# DIRECTIONS
Please copy exactly the lines from the top of the data through the line containing "cycle_reg <= 18'(inhale_reg) + 18'(exhale_reg) + 18'(pause_reg);", and nothing else.

# SUPPLIED MATERIAL
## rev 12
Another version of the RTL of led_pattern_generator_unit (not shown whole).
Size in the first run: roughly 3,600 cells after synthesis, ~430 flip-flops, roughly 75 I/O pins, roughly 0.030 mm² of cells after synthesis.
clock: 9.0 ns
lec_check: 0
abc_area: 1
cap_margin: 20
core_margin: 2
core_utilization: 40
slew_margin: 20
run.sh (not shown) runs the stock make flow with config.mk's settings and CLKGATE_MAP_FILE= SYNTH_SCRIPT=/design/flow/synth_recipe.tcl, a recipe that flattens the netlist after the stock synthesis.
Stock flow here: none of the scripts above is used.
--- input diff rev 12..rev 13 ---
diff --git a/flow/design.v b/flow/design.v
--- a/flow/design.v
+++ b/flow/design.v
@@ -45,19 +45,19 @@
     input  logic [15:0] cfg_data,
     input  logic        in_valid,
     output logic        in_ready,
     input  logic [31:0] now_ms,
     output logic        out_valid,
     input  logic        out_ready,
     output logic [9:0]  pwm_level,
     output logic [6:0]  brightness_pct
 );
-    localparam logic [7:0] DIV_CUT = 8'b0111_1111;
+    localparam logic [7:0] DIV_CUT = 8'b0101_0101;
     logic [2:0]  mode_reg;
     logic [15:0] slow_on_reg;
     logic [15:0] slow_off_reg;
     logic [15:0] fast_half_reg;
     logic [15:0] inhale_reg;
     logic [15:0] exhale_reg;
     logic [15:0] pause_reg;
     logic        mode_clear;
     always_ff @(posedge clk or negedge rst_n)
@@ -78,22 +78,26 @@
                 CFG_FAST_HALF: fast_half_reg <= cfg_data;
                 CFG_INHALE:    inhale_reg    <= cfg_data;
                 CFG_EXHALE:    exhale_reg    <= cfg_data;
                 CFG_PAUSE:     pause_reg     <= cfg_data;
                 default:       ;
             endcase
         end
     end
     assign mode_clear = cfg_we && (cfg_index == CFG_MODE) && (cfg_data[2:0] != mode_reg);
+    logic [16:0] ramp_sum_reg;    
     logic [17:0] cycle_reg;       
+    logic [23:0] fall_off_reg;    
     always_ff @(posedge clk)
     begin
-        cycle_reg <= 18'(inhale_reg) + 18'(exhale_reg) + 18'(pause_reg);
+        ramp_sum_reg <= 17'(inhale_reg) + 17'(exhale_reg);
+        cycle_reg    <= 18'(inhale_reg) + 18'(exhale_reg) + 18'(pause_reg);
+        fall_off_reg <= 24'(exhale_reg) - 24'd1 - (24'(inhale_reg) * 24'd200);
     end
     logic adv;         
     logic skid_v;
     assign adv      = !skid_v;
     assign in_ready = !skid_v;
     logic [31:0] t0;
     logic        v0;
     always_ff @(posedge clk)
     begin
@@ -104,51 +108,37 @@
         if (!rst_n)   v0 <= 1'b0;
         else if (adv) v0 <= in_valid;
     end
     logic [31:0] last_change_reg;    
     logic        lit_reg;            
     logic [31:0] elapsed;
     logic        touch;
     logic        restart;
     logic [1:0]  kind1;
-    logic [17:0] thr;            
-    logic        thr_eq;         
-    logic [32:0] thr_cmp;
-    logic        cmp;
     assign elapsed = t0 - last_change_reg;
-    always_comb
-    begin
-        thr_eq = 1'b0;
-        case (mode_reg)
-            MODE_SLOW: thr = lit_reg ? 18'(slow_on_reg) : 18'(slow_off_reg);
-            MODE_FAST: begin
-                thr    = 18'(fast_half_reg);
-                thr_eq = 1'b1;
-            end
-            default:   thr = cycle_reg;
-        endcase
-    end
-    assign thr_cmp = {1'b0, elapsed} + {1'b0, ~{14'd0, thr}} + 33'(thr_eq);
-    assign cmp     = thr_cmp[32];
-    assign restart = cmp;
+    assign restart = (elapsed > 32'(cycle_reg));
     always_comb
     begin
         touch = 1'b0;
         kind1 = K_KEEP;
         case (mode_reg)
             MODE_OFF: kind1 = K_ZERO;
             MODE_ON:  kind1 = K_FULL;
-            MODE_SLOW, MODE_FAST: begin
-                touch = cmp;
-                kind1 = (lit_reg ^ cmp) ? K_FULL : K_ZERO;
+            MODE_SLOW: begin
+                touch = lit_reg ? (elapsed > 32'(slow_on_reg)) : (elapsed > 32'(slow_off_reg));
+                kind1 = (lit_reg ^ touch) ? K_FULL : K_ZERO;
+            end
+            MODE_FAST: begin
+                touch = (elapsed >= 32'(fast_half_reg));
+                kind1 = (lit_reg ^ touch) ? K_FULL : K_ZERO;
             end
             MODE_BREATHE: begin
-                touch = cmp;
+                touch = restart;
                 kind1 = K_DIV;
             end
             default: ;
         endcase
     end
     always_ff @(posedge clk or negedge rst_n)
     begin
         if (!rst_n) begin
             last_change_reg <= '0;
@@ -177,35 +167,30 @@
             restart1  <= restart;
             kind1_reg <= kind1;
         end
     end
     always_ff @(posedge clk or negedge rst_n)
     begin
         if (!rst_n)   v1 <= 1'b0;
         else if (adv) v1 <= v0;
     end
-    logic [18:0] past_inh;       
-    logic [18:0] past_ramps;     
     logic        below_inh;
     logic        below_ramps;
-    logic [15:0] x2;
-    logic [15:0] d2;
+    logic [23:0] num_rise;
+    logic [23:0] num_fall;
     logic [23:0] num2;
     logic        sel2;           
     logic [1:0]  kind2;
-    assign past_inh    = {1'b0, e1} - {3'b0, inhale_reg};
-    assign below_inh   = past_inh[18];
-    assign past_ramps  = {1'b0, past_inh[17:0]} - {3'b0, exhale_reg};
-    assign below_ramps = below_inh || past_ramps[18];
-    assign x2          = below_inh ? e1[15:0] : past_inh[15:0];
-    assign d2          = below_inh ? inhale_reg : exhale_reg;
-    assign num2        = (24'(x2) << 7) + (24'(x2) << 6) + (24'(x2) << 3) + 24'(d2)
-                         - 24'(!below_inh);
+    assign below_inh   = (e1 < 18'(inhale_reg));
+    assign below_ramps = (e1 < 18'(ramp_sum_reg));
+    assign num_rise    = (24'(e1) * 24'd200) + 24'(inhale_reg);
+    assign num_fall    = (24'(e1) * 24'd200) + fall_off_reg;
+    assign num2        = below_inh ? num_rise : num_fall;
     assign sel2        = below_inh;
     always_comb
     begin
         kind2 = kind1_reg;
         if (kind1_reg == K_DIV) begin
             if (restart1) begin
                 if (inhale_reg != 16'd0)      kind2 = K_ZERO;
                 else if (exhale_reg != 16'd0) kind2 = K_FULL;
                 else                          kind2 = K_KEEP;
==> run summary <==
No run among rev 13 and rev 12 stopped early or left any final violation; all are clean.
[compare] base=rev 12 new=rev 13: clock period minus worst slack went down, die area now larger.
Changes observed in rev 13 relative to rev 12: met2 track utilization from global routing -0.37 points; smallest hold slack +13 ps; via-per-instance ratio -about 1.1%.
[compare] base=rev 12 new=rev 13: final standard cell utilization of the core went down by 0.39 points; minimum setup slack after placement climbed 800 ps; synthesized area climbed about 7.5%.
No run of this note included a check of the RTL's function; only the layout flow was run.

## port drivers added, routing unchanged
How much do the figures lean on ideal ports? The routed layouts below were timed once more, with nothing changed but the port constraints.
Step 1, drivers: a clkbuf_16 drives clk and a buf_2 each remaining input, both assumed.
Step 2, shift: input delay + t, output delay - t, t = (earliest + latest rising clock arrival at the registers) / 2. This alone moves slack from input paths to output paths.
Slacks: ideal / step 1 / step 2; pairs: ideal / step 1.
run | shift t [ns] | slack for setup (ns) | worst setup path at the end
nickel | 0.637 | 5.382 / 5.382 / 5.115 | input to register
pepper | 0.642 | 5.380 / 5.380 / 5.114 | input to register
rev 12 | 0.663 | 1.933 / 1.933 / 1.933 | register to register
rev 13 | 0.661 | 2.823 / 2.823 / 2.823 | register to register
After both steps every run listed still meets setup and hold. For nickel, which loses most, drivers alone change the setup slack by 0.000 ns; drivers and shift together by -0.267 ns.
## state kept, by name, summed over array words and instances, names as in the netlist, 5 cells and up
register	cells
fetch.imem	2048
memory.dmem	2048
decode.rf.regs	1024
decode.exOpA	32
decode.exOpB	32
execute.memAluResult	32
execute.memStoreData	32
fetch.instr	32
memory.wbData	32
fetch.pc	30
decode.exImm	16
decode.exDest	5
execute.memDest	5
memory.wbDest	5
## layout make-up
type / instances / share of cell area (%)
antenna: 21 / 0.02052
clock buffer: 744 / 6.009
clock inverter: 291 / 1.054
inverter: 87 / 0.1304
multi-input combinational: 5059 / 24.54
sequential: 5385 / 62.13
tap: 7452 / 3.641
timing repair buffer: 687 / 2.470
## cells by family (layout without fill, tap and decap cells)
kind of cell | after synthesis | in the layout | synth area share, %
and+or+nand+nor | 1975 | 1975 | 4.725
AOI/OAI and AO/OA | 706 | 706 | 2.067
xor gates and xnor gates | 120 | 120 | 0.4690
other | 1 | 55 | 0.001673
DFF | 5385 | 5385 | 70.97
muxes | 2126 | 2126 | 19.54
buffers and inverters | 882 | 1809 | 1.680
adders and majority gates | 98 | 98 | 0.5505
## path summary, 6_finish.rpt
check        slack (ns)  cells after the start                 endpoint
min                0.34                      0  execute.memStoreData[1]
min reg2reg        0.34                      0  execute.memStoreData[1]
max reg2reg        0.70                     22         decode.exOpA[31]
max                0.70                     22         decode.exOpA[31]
Source: an optimization exercise on an open RTL-to-GDS flow (aim: small area, a short achievable clock period and few clock cycles per item). Production flows keep margins and buffers that such runs may drop. At most, simulation tests tie the RTL to the original design; equivalence was not proved.

## scalar_kalman_filter
module scalar_kalman_filter
(
    input  wire                       i_clk,
    input  wire                       i_rst_n,
    input  wire                       i_cfg_valid,
    output logic                      o_cfg_ready,
    input  wire       [CFG_IDX_W-1:0] i_cfg_index,
    input  wire       [CFG_DAT_W-1:0] i_cfg_data,
    input  wire                       i_in_valid,
    output logic                      o_in_ready,
    input  wire signed [SAMPLE_W-1:0] i_in_sample,
    output logic                      o_out_valid,
    input  wire                       i_out_ready,
    output logic signed [EST_W-1:0]   o_out_estimate,
    output logic       [GAIN_W-1:0]   o_out_gain
);
    logic        r_idle;      
    logic        r_fin;       
    logic        r_fix;       
    logic        r_div;       
    logic        r_first;     
    logic        r_second;    
    logic        r_last;      
    logic [3:0]  r_cnt;
    logic        r_k30;       
    logic        r_in_ready;
    logic        r_out_valid;
    logic [31:0] r_meas_noise;
    logic [31:0] r_proc_noise;
    logic [31:0] r_pp;        
    logic [32:0] r_den;       
    logic [32:0] r_rem;       
    logic [1:0]  r_d;         
    logic [30:0] r_q;         
    logic [61:0] r_u;         
    logic [61:0] r_x;         
    logic [32:0] r_diff;      
    logic signed [EST_W-1:0] r_est;
    logic accept;
    logic start;
  ...
Settings: LEC_CHECK=0, CAP_MARGIN=20, CORE_MARGIN=2, CORE_UTILIZATION=60, SLEW_MARGIN=20; clock period 12.0 ns.
standard.sh (not shown) runs the stock make flow with config.mk's settings and CLKGATE_MAP_FILE= SYNTH_SCRIPT=/design/flow/synth_recipe.tcl, a recipe that flattens the netlist after the stock synthesis.
==> flow/flow/run.sh <==
#!/bin/bash
# Standard layout (the standard.sh, unchanged synthesis), with timing repair aiming for
# 8 ns of setup slack at the design's clock period. The clock and constraints are unchanged.
set -euo pipefail
bash standard.sh SETUP_SLACK_MARGIN=8 finish > standard.log 2>&1
Testbench counts at the start, summed over its fixed seeds: cycles 34,880, items 2,048.
Edit:
==> flow/flow/run.sh (replaced) <==
#!/bin/bash
# Standard layout (the standard.sh, unchanged synthesis), with timing repair aiming for
# 7.5 ns of setup slack at the design's clock period, and plain buffers on the ports.
# The clock and constraints are unchanged.
set -euo pipefail
bash standard.sh SETUP_SLACK_MARGIN=7.5 'BUFFER_PORTS_ARGS=-buffer_cell sky130_fd_sc_hd__buf_2' finish > standard.log 2>&1
Settings changed: CORE_UTILIZATION 60 to 40.
Effect: The new run finished with timing, DRC and antenna clean; global-route usage came out lower by 12 points; non-clock buffer count came out lower by 137; utilization came out lower by 27 points; clock-buffer cell count came out higher by 5; cell area came out lower by a few percent; sequential share of layout area came out higher by 1.7 points; routed wire length came out lower by a few percent; critical path depth came out higher by 1.
Edit:
==> flow/flow/run.sh (replaced) <==
#!/bin/bash
# Standard layout (the standard.sh, unchanged synthesis), with timing repair aiming for
# 8 ns of setup slack at the design's clock period, and plain buffers on the ports.
# The clock and constraints are unchanged.
set -euo pipefail
bash standard.sh SETUP_SLACK_MARGIN=8 'BUFFER_PORTS_ARGS=-buffer_cell sky130_fd_sc_hd__buf_2' finish > standard.log 2>&1
After rerunning:
- critical path depth fell by 1
- synthesized cell count does not change
- cell area increases by 8.0%
Edit:
==> flow/flow/run.sh (replaced) <==
#!/bin/bash
# Standard layout (the standard.sh, unchanged synthesis), with timing repair aiming for
# 7.5 ns of setup slack at the design's clock period. The clock and constraints are unchanged.
set -euo pipefail
bash standard.sh SETUP_SLACK_MARGIN=7.5 finish > standard.log 2>&1
Clock-buffer cell count falls by 3.
Maximum frequency shrinks by 5.5%.
Core utilization fell by 3.2 points.
Setup slack got worse by 240 ps.
Design area goes down by 6.7%.
Via count is lower by 4.1%.
Flip-flop and latch count does not change.
Routed wire length went down by 7.6%.
Critical path depth drops by 3.

* * *

== rev 12 ==
Another version of the RTL of scalar_kalman_filter (not shown whole).
Size: roughly 4000 cells after synthesis, about 400 flip-flops, about 100 I/O pins, ~36000 µm² of cells after synthesis.
export LEC_CHECK = 0
export CAP_MARGIN = 20
export CORE_MARGIN = 2
export CORE_UTILIZATION = 40
export SLEW_MARGIN = 20
create_clock -name core_clock -period 12.0 [get_ports {i_clk}]
==> flow/flow/run.sh <==
#!/bin/bash
# Standard layout, with timing repair aiming for a setup slack of 8 ns at the design's clock
# period (the clock and constraints are unchanged).
set -euo pipefail
bash standard.sh SETUP_SLACK_MARGIN=8 finish > standard.log 2>&1
Rev 12 completed end to end with timing, DRC and antenna clean.
> inputs changed (rev 12 -> rev 13)
==> flow/run.sh (new file) <==
#!/bin/bash
# synth_recipe.tcl (not shown) runs the flow's synth.tcl, then flattens the netlist and writes it again
# the make line also repeats each setting of config.mk as NAME=value (left out here)
make -C /OpenROAD-flow-scripts/flow DESIGN_CONFIG=/design/flow/config.mk WORK_HOME=/design/flow/orfs CLKGATE_MAP_FILE= SYNTH_SCRIPT=/design/flow/synth_recipe.tcl finish
removed: flow/flow/run.sh
removed: flow/standard.sh
- Taking rev 12 as the reference, in rev 13 cell area went down.
- Rev 12 and rev 13 ended up with nearly the same number of multi-input logic gates.
- The capture point of the worst path comes out r_den[30] in one run and r_rem[30] in the other, namely in rev 13 and rev 12 respectively.
- Worst relative slew slack: rev 13 vs rev 12 up 2.3 points
- NOTE: clock-buffer cell count in rev 13 exceeds that of rev 12
- Rev 12 ended up with more cell instances than rev 13 did.
Function was not checked in any run of this note: the RTL went through the layout flow alone.

-- what the ideal ports hide --
No port has a modelled driver above. Below, the same layouts with a new extraction and two added sets of constraints. Step 1 (the two cells are an assumption about what drives the block):
set clk [get_ports {i_clk}]
set_driving_cell -lib_cell sky130_fd_sc_hd__clkbuf_16 $clk
set_driving_cell -lib_cell sky130_fd_sc_hd__buf_2 [delete_from_list [all_inputs] $clk]
Step 2 times the ports against the registers' clock, not the clock port: input delays grow and output delays shrink by t, the midpoint of the rising clock arrivals with the driver on. a / b / c = no drivers / after step 1 / after step 2; a / b = the first two.
run	shift t [ns]	slack for setup (ns)	slew at the worst register clock pin (ns)	worst slew at a driven data input, ns
the first run of note 1	0.661	7.883 / 7.883 / 7.327	0.06 / 0.06	0.04
the second run of note 1	0.681	7.564 / 7.564 / 7.128	0.07 / 0.07	0.07
the third run of note 1	0.671	7.846 / 7.846 / 7.449	0.07 / 0.07	0.06
the fourth run of note 1	0.673	7.602 / 7.602 / 7.066	0.07 / 0.07	0.08
rev 12	0.686	7.704 / 7.704 / 7.578	0.07 / 0.07	0.11
rev 13	0.684	6.538 / 6.538 / 6.538	0.07 / 0.07	0.06
After both steps every run listed still meets setup and hold. For the first run of note 1, which loses most, drivers alone change the setup slack by 0.000 ns; drivers and shift together by -0.556 ns.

# WRITTEN SOLUTION
## rev 12
Another version of the RTL of led_pattern_generator_unit (not shown whole).
Size in the first run: roughly 3,600 cells after synthesis, ~430 flip-flops, roughly 75 I/O pins, roughly 0.030 mm² of cells after synthesis.
clock: 9.0 ns
lec_check: 0
abc_area: 1
cap_margin: 20
core_margin: 2
core_utilization: 40
slew_margin: 20
run.sh (not shown) runs the stock make flow with config.mk's settings and CLKGATE_MAP_FILE= SYNTH_SCRIPT=/design/flow/synth_recipe.tcl, a recipe that flattens the netlist after the stock synthesis.
Stock flow here: none of the scripts above is used.
--- input diff rev 12..rev 13 ---
diff --git a/flow/design.v b/flow/design.v
--- a/flow/design.v
+++ b/flow/design.v
@@ -45,19 +45,19 @@
     input  logic [15:0] cfg_data,
     input  logic        in_valid,
     output logic        in_ready,
     input  logic [31:0] now_ms,
     output logic        out_valid,
     input  logic        out_ready,
     output logic [9:0]  pwm_level,
     output logic [6:0]  brightness_pct
 );
-    localparam logic [7:0] DIV_CUT = 8'b0111_1111;
+    localparam logic [7:0] DIV_CUT = 8'b0101_0101;
     logic [2:0]  mode_reg;
     logic [15:0] slow_on_reg;
     logic [15:0] slow_off_reg;
     logic [15:0] fast_half_reg;
     logic [15:0] inhale_reg;
     logic [15:0] exhale_reg;
     logic [15:0] pause_reg;
     logic        mode_clear;
     always_ff @(posedge clk or negedge rst_n)
@@ -78,22 +78,26 @@
                 CFG_FAST_HALF: fast_half_reg <= cfg_data;
                 CFG_INHALE:    inhale_reg    <= cfg_data;
                 CFG_EXHALE:    exhale_reg    <= cfg_data;
                 CFG_PAUSE:     pause_reg     <= cfg_data;
                 default:       ;
             endcase
         end
     end
     assign mode_clear = cfg_we && (cfg_index == CFG_MODE) && (cfg_data[2:0] != mode_reg);
+    logic [16:0] ramp_sum_reg;    
     logic [17:0] cycle_reg;       
+    logic [23:0] fall_off_reg;    
     always_ff @(posedge clk)
     begin
-        cycle_reg <= 18'(inhale_reg) + 18'(exhale_reg) + 18'(pause_reg);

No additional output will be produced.